しかし水泳は体に負担をかけずスタミナや肺活量が鍛えられるというのがお師匠様の弁だが…丸太、必要なくね?浮いて重石の役割を果たしていない。だいたいなんで訓練の最後に水泳なんだよ、なんでトライアスロンは水泳が最初の競技なのか知ってるか。最後にしたら競技者が力尽きて溺れてしまうからだよ。やば…言ってるそばから力尽きそう…もうダメだ……。僕は必死で浮いている丸太にしがみついた。……役に立ったな……。
◆◇◆◇◆◇◆◇◆◇◆◇◆◇◆◇◆◇◆◇
モーリスは遠泳をしている孫達を遠巻きで眺めていた。
「珍しいですね。こんな時間にこんな場所にいるなんて」
モーリスが声を掛けられたほうを向いて見ると、その人物は巡回中のザックスだった。
「この近くで会議があっての、そういえばこの時間は孫達が遠泳をしとると聞いていたのでちと様子を見ていたのだ。足の方はもう大丈夫なのか?」
「ええ、ルクシャナの回復魔法のおかげですっかりこの通り」
ザックスは膝を上げバシンと腿を叩くと海岸を眺めた。
「しっかし毎日よく続けられますね、俺なら三日も持ちませんよ。それゆえにもったいない、世が世ならあの子たちが勇者になっていたかもしれないんですから。あと十年早ければ…」
そこでザックスは自分の失言に気付いてしまった。
「あ、いえ…別に前の坊ちゃん達がもっと早くいなくなればという事ではなく…」
ザックスは慌てて言い繕うと、モーリスは気にするなと笑い飛ばした。
「フォッフォッ、悪気なく言ったことは分かっておる、それだけあの子たちが今の生活になじんでいる証拠だ。アリスもお前さんと同じことを言うとったよ。ただできればあの子達の力が必要となる時代がまた来てほしくないものだがな…」
そう言うと二人は黙ってアルスたちを眺めているとやがてキリィが小走りでこちらに近づいてきた。
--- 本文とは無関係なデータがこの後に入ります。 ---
$ cat config.mk
export PLATFORM = sky130hd
export DESIGN_NAME = iord_decoder
export DESIGN_NICKNAME = d
export VERILOG_FILES = /design/src/design/iord_pkg.sv /design/src/design/iord_flag_reg.sv /design/src/design/iord_decoder.sv
export SDC_FILE = /design/constraint.sdc
export NUM_CORES = 1
export LEC_CHECK = 0
export ABC_CLOCK_PERIOD_IN_PS = 6210
export BUFFER_PORTS_ARGS = -buffer_cell sky130_fd_sc_hd__buf_2
export CELL_PAD_IN_SITES_DETAIL_PLACEMENT = 1
export CELL_PAD_IN_SITES_GLOBAL_PLACEMENT = 2
export CORE_AREA = 2 2 253 255
export CTS_CLUSTER_DIAMETER = 60
export DETAILED_ROUTE_END_ITERATION = 6
export DIE_AREA = 0 0 255 257
export HOLD_SLACK_MARGIN = 0.1
export PLACE_DENSITY_LB_ADDON = 0.2
export SETUP_SLACK_MARGIN = 0.3
export SLEW_MARGIN = 0
export SYNTH_ARGS = -nofsm -noshare
export SYNTH_HDL_FRONTEND = slang
export SYNTH_SLANG_ARGS = --single-unit
$ cat constraint.sdc
create_clock -name sys_clk -period 6.21 [get_ports sys_clk]
set_input_delay 0.621 -clock sys_clk [delete_from_list [all_inputs] [get_ports sys_clk]]
set_output_delay 0.621 -clock sys_clk [all_outputs]
set_load 0.05 [all_outputs]
$ cat src/design/iord_pkg.sv
// Package: address map, field masks and command codes of the I/O register decoder
package iord_pkg;

  typedef enum logic [2:0] {
    CMD_READ,
    CMD_WRITE,
    CMD_BITSET,
    CMD_BITCLR,
    CMD_SKIPSET,
    CMD_SKIPCLR
  } iord_cmd_t;

  // Address windows
  localparam logic [7:0] BIT_ACC_LAST = 8'h1F;
  localparam logic [7:0] IO_LAST = 8'h3F;
  localparam logic [7:0] DATA_IO_BASE = 8'h20;
  localparam logic [7:0] EXT_FIRST = 8'h60;

  localparam logic [7:0] RESET_VAL = 8'h00;
  localparam int NUM_PORTS = 4;
  localparam int NUM_FLAGS = 5;

  // Short I/O addresses
  localparam logic [5:0] ADDR_PA_PINS = 6'h00;
  localparam logic [5:0] ADDR_PA_DIR = 6'h01;
  localparam logic [5:0] ADDR_PA_OUT = 6'h02;
  localparam logic [5:0] ADDR_PB_PINS = 6'h03;
  localparam logic [5:0] ADDR_PB_DIR = 6'h04;
  localparam logic [5:0] ADDR_PB_OUT = 6'h05;
  localparam logic [5:0] ADDR_PC_PINS = 6'h06;
  localparam logic [5:0] ADDR_PC_DIR = 6'h07;
  localparam logic [5:0] ADDR_PC_OUT = 6'h08;
  localparam logic [5:0] ADDR_PD_PINS = 6'h09;
  localparam logic [5:0] ADDR_PD_DIR = 6'h0A;
  localparam logic [5:0] ADDR_PD_OUT = 6'h0B;
  localparam logic [5:0] ADDR_TMR0_FLAGS = 6'h15;
  localparam logic [5:0] ADDR_TMR1_FLAGS = 6'h16;
  localparam logic [5:0] ADDR_TMR2_FLAGS = 6'h17;
  localparam logic [5:0] ADDR_PCHG_FLAGS = 6'h1B;
  localparam logic [5:0] ADDR_EXT_FLAGS = 6'h1C;
  localparam logic [5:0] ADDR_EXT_MASK = 6'h1D;
  localparam logic [5:0] ADDR_SCRATCH0 = 6'h1E;
  localparam logic [5:0] ADDR_EE_CTRL = 6'h1F;
  localparam logic [5:0] ADDR_EE_DATA = 6'h20;
  localparam logic [5:0] ADDR_EE_ADDR_LO = 6'h21;
  localparam logic [5:0] ADDR_EE_ADDR_HI = 6'h22;
  localparam logic [5:0] ADDR_PRESC_SYNC = 6'h23;
  localparam logic [5:0] ADDR_TMR0_CTRL_A = 6'h24;
  localparam logic [5:0] ADDR_TMR0_CTRL_B = 6'h25;
  localparam logic [5:0] ADDR_TMR0_COUNT = 6'h26;
  localparam logic [5:0] ADDR_TMR0_CMP_A = 6'h27;
  localparam logic [5:0] ADDR_TMR0_CMP_B = 6'h28;
  localparam logic [5:0] ADDR_SCRATCH1 = 6'h2A;
  localparam logic [5:0] ADDR_SCRATCH2 = 6'h2B;
  localparam logic [5:0] ADDR_SPI_CTRL = 6'h2C;

  // Implemented bits of registers with unused positions
  localparam logic [7:0] MASK_FULL = 8'hFF;
  localparam logic [7:0] MASK_EXT_MASK = 8'h07;
  localparam logic [7:0] MASK_EE_CTRL = 8'h3F;
  localparam logic [7:0] MASK_EE_ADDR_HI = 8'h0F;
  localparam logic [7:0] MASK_PRESC_SYNC = 8'h83;
  localparam logic [7:0] MASK_TMR0_CTRL_A = 8'hF3;
  localparam logic [7:0] MASK_TMR0_CTRL_B = 8'hCF;

  // Write-one-to-clear flag registers, in order tmr0, tmr1, tmr2, pin change, external
  localparam logic [5:0] FLAG_ADDR [NUM_FLAGS] = '{6'h15, 6'h16, 6'h17, 6'h1B, 6'h1C};
  localparam logic [7:0] FLAG_MASK [NUM_FLAGS] = '{8'h07, 8'h27, 8'h07, 8'h0F, 8'h07};

endpackage : iord_pkg

$ cat src/design/iord_flag_reg.sv
// One write-one-to-clear flag register with set-over-clear priority
module iord_flag_reg #(
  parameter logic [7:0] FLAG_MASK = 8'hFF
) (
  input wire logic sys_clk,
  input wire logic rst_b,
  input wire logic [7:0] setEvt,
  input wire logic [7:0] clrMask,
  output logic [7:0] flags
);

  logic [7:0] flags_r;
  logic [7:0] flags_nxt;

  // Clear by one, keep on zero, a new event wins over the clear
  always_comb begin
    flags_nxt = ((flags_r & ~clrMask) | setEvt) & FLAG_MASK;
  end

  always_ff @(posedge sys_clk) begin
    if (!rst_b) begin
      flags_r <= iord_pkg::RESET_VAL;
    end else begin
      flags_r <= flags_nxt;
    end
  end

  assign flags = flags_r;
endmodule : iord_flag_reg

$ cat src/design/iord_decoder.sv
// I/O register space decoder: short and data-space views, bit access, flag clearing
// Function
// - Bit set/clear on short addresses 0x00-0x1F
// - Bit skip tests on the same range
// - Flags clear on written one, zero keeps
// - Bit ops rewrite whole register, only 0x00-0x1F
// - Data address equals short address plus 0x20
// - Extended 0x60-0xFF reachable by data view only
module iord_decoder (
  input wire logic sys_clk,
  input wire logic rst_b,
  input wire logic accValid,
  input wire logic accDataView,
  input wire logic [7:0] accAddr,
  input wire iord_pkg::iord_cmd_t accCmd,
  input wire logic [2:0] accBit,
  input wire logic [7:0] accWrData,
  output logic [7:0] rdData,
  output logic skipTaken,
  output logic accDone,
  output logic accErr,
  input wire logic [7:0] portAPins,
  input wire logic [7:0] portBPins,
  input wire logic [7:0] portCPins,
  input wire logic [7:0] portDPins,
  output logic [7:0] portADir,
  output logic [7:0] portAOut,
  output logic [7:0] portBDir,
  output logic [7:0] portBOut,
  output logic [7:0] portCDir,
  output logic [7:0] portCOut,
  output logic [7:0] portDDir,
  output logic [7:0] portDOut,
  input wire logic [7:0] tmr0FlagSet,
  input wire logic [7:0] tmr1FlagSet,
  input wire logic [7:0] tmr2FlagSet,
  input wire logic [7:0] pinChgFlagSet,
  input wire logic [7:0] extIrqFlagSet,
  output logic [7:0] tmr0Flags,
  output logic [7:0] tmr1Flags,
  output logic [7:0] tmr2Flags,
  output logic [7:0] pinChgFlags,
  output logic [7:0] extIrqFlags,
  output logic [7:0] extIrqMask,
  output logic [7:0] eepromCtrl,
  output logic [7:0] eepromData,
  output logic [7:0] eepromAddrLow,
  output logic [7:0] eepromAddrHigh,
  output logic [7:0] prescalerSync,
  output logic [7:0] tmr0CtrlA,
  output logic [7:0] tmr0CtrlB,
  output logic [7:0] tmr0Count,
  output logic [7:0] tmr0CmpA,
  output logic [7:0] tmr0CmpB,
  output logic [7:0] spiCtrl
);

  // Writable bits of each plain read/write register, zero elsewhere
  function automatic logic [7:0] rwMask(input logic [5:0] a);
    case (a)
      iord_pkg::ADDR_PA_DIR, iord_pkg::ADDR_PA_OUT,
      iord_pkg::ADDR_PB_DIR, iord_pkg::ADDR_PB_OUT,
      iord_pkg::ADDR_PC_DIR, iord_pkg::ADDR_PC_OUT,
      iord_pkg::ADDR_PD_DIR, iord_pkg::ADDR_PD_OUT,
      iord_pkg::ADDR_SCRATCH0, iord_pkg::ADDR_SCRATCH1, iord_pkg::ADDR_SCRATCH2,
      iord_pkg::ADDR_EE_DATA, iord_pkg::ADDR_EE_ADDR_LO,
      iord_pkg::ADDR_TMR0_COUNT, iord_pkg::ADDR_TMR0_CMP_A, iord_pkg::ADDR_TMR0_CMP_B,
      iord_pkg::ADDR_SPI_CTRL: rwMask = iord_pkg::MASK_FULL;
      iord_pkg::ADDR_EXT_MASK: rwMask = iord_pkg::MASK_EXT_MASK;
      iord_pkg::ADDR_EE_CTRL: rwMask = iord_pkg::MASK_EE_CTRL;
      iord_pkg::ADDR_EE_ADDR_HI: rwMask = iord_pkg::MASK_EE_ADDR_HI;
      iord_pkg::ADDR_PRESC_SYNC: rwMask = iord_pkg::MASK_PRESC_SYNC;
      iord_pkg::ADDR_TMR0_CTRL_A: rwMask = iord_pkg::MASK_TMR0_CTRL_A;
      iord_pkg::ADDR_TMR0_CTRL_B: rwMask = iord_pkg::MASK_TMR0_CTRL_B;
      default: rwMask = 8'h00;
    endcase
  endfunction : rwMask

  function automatic logic isBitCmd(input iord_pkg::iord_cmd_t c);
    isBitCmd = (c == iord_pkg::CMD_BITSET) || (c == iord_pkg::CMD_BITCLR) ||
               (c == iord_pkg::CMD_SKIPSET) || (c == iord_pkg::CMD_SKIPCLR);
  endfunction : isBitCmd

  logic [7:0] pinRaw [iord_pkg::NUM_PORTS];
  logic [7:0] pinMeta_r [iord_pkg::NUM_PORTS];
  logic [7:0] pinSync_r [iord_pkg::NUM_PORTS];
  logic [7:0] flagSet [iord_pkg::NUM_FLAGS];
  logic [7:0] flagClr [iord_pkg::NUM_FLAGS];
  logic [7:0] flagVal [iord_pkg::NUM_FLAGS];
  logic [7:0] regs_r [64];
  logic [7:0] dataOffset;
  logic [5:0] shortAddr;
  logic inIoMap;
  logic reqErr;
  logic hit;
  logic wrEn;
  logic [7:0] bitSel;
  logic [7:0] curVal;
  logic [7:0] wrVal;
  logic [7:0] rdData_nxt;
  logic skipTaken_nxt;
  logic [7:0] rdData_r;
  logic skipTaken_r;
  logic accDone_r;
  logic accErr_r;

  assign pinRaw[0] = portAPins;
  assign pinRaw[1] = portBPins;
  assign pinRaw[2] = portCPins;
  assign pinRaw[3] = portDPins;

  // Two-stage synchronisers on the pin inputs
  for (genvar p = 0; p < iord_pkg::NUM_PORTS; p++) begin : gPinSync
    always_ff @(posedge sys_clk) begin
      if (!rst_b) begin
        pinMeta_r[p] <= iord_pkg::RESET_VAL;
        pinSync_r[p] <= iord_pkg::RESET_VAL;
      end else begin
        pinMeta_r[p] <= pinRaw[p];
        pinSync_r[p] <= pinMeta_r[p];
      end
    end
  end

  // Both views land on one short address
  assign dataOffset = accAddr - iord_pkg::DATA_IO_BASE;
  assign shortAddr = accDataView ? dataOffset[5:0] : accAddr[5:0];
  assign inIoMap = accDataView ?
                   (accAddr >= iord_pkg::DATA_IO_BASE && accAddr < iord_pkg::EXT_FIRST) :
                   (accAddr <= iord_pkg::IO_LAST);

  // Short addresses past 0x3F and bit ops outside 0x00-0x1F are refused
  always_comb begin
    reqErr = 1'b0;
    if (accValid) begin
      if (!accDataView && accAddr > iord_pkg::IO_LAST) begin
        reqErr = 1'b1;
      end
      if (accDataView && accAddr < iord_pkg::DATA_IO_BASE) begin
        reqErr = 1'b1;
      end
      if (isBitCmd(accCmd) && (accDataView || accAddr > iord_pkg::BIT_ACC_LAST)) begin
        reqErr = 1'b1;
      end
    end
  end

  assign hit = accValid && !reqErr && inIoMap;
  assign bitSel = 8'h01 << accBit;

  // Read path; extended data addresses and reserved locations give zero
  always_comb begin
    curVal = 8'h00;
    if (inIoMap) begin
      curVal = regs_r[shortAddr];
      case (shortAddr)
        iord_pkg::ADDR_PA_PINS: curVal = pinSync_r[0];
        iord_pkg::ADDR_PB_PINS: curVal = pinSync_r[1];
        iord_pkg::ADDR_PC_PINS: curVal = pinSync_r[2];
        iord_pkg::ADDR_PD_PINS: curVal = pinSync_r[3];
        default: curVal = regs_r[shortAddr];
      endcase
      for (int i = 0; i < iord_pkg::NUM_FLAGS; i++) begin
        if (shortAddr == iord_pkg::FLAG_ADDR[i]) begin
          curVal = flagVal[i];
        end
      end
    end
  end

  // Bit ops rewrite the whole value that was read
  always_comb begin
    wrEn = 1'b0;
    wrVal = accWrData;
    case (accCmd)
      iord_pkg::CMD_WRITE: begin
        wrEn = hit;
      end
      iord_pkg::CMD_BITSET: begin
        wrEn = hit;
        wrVal = curVal | bitSel;
      end
      iord_pkg::CMD_BITCLR: begin
        wrEn = hit;
        wrVal = curVal & ~bitSel;
      end
      default: begin
        wrEn = 1'b0;
      end
    endcase
  end

  always_ff @(posedge sys_clk) begin
    if (!rst_b) begin
      for (int i = 0; i < 64; i++) begin
        regs_r[i] <= iord_pkg::RESET_VAL;
      end
    end else if (wrEn) begin
      regs_r[shortAddr] <= wrVal & rwMask(shortAddr);
    end
  end

  assign flagSet[0] = tmr0FlagSet;
  assign flagSet[1] = tmr1FlagSet;
  assign flagSet[2] = tmr2FlagSet;
  assign flagSet[3] = pinChgFlagSet;
  assign flagSet[4] = extIrqFlagSet;

  for (genvar f = 0; f < iord_pkg::NUM_FLAGS; f++) begin : gFlags
    // A written one clears; bit ops write back ones of flags already set
    assign flagClr[f] = (wrEn && shortAddr == iord_pkg::FLAG_ADDR[f]) ? wrVal : 8'h00;
    iord_flag_reg #(
      .FLAG_MASK(iord_pkg::FLAG_MASK[f])
    ) uFlag (
      .sys_clk(sys_clk),
      .rst_b(rst_b),
      .setEvt(flagSet[f]),
      .clrMask(flagClr[f]),
      .flags(flagVal[f])
    );
  end

  assign tmr0Flags = flagVal[0];
  assign tmr1Flags = flagVal[1];
  assign tmr2Flags = flagVal[2];
  assign pinChgFlags = flagVal[3];
  assign extIrqFlags = flagVal[4];

  // Answer path, one cycle after the request
  always_comb begin
    rdData_nxt = 8'h00;
    skipTaken_nxt = 1'b0;
    if (hit && accCmd == iord_pkg::CMD_READ) begin
      rdData_nxt = curVal;
    end
    if (hit && accCmd == iord_pkg::CMD_SKIPSET) begin
      skipTaken_nxt = curVal[accBit];
    end
    if (hit && accCmd == iord_pkg::CMD_SKIPCLR) begin
      skipTaken_nxt = !curVal[accBit];
    end
  end

  always_ff @(posedge sys_clk) begin
    if (!rst_b) begin
      rdData_r <= iord_pkg::RESET_VAL;
      skipTaken_r <= 1'b0;
      accDone_r <= 1'b0;
      accErr_r <= 1'b0;
    end else begin
      rdData_r <= rdData_nxt;
      skipTaken_r <= skipTaken_nxt;
      accDone_r <= accValid;
      accErr_r <= reqErr;
    end
  end

  assign rdData = rdData_r;
  assign skipTaken = skipTaken_r;
  assign accDone = accDone_r;
  assign accErr = accErr_r;

  assign portADir = regs_r[iord_pkg::ADDR_PA_DIR];
  assign portAOut = regs_r[iord_pkg::ADDR_PA_OUT];
  assign portBDir = regs_r[iord_pkg::ADDR_PB_DIR];
  assign portBOut = regs_r[iord_pkg::ADDR_PB_OUT];
  assign portCDir = regs_r[iord_pkg::ADDR_PC_DIR];
  assign portCOut = regs_r[iord_pkg::ADDR_PC_OUT];
  assign portDDir = regs_r[iord_pkg::ADDR_PD_DIR];
  assign portDOut = regs_r[iord_pkg::ADDR_PD_OUT];
  assign extIrqMask = regs_r[iord_pkg::ADDR_EXT_MASK];
  assign eepromCtrl = regs_r[iord_pkg::ADDR_EE_CTRL];
  assign eepromData = regs_r[iord_pkg::ADDR_EE_DATA];
  assign eepromAddrLow = regs_r[iord_pkg::ADDR_EE_ADDR_LO];
  assign eepromAddrHigh = regs_r[iord_pkg::ADDR_EE_ADDR_HI];
  assign prescalerSync = regs_r[iord_pkg::ADDR_PRESC_SYNC];
  assign tmr0CtrlA = regs_r[iord_pkg::ADDR_TMR0_CTRL_A];
  assign tmr0CtrlB = regs_r[iord_pkg::ADDR_TMR0_CTRL_B];
  assign tmr0Count = regs_r[iord_pkg::ADDR_TMR0_COUNT];
  assign tmr0CmpA = regs_r[iord_pkg::ADDR_TMR0_CMP_A];
  assign tmr0CmpB = regs_r[iord_pkg::ADDR_TMR0_CMP_B];
  assign spiCtrl = regs_r[iord_pkg::ADDR_SPI_CTRL];
endmodule : iord_decoder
「ああっお父さん、ここにいたんですか探しましたよ。お?ザックス君もいたのか、それならちょうど良い」
「ほう、という事は例の議案は通ったのだな」
「ええ、守備隊全員分の丸太を確保することができました」
そこでザックスはピクリと反応し、恐る恐るキリィの持っている書類に目を向けると表紙にはこう書かれていた。
『守備隊強化計画書』
「あの…モーリス様、もしかしてこれってつまりあれということで…」
ザックスは怖くてそれ以上聞けなかった、守備隊もアルス達の訓練をやれということですかと。
モーリスは黙ってにっこりと笑い、眼で語りかけた。
(子供に負けた守備隊長が文句言える立場なの?何のためにお給料払っていると思ってるの?)
ザックスは半泣きで笑い返すしかなかった。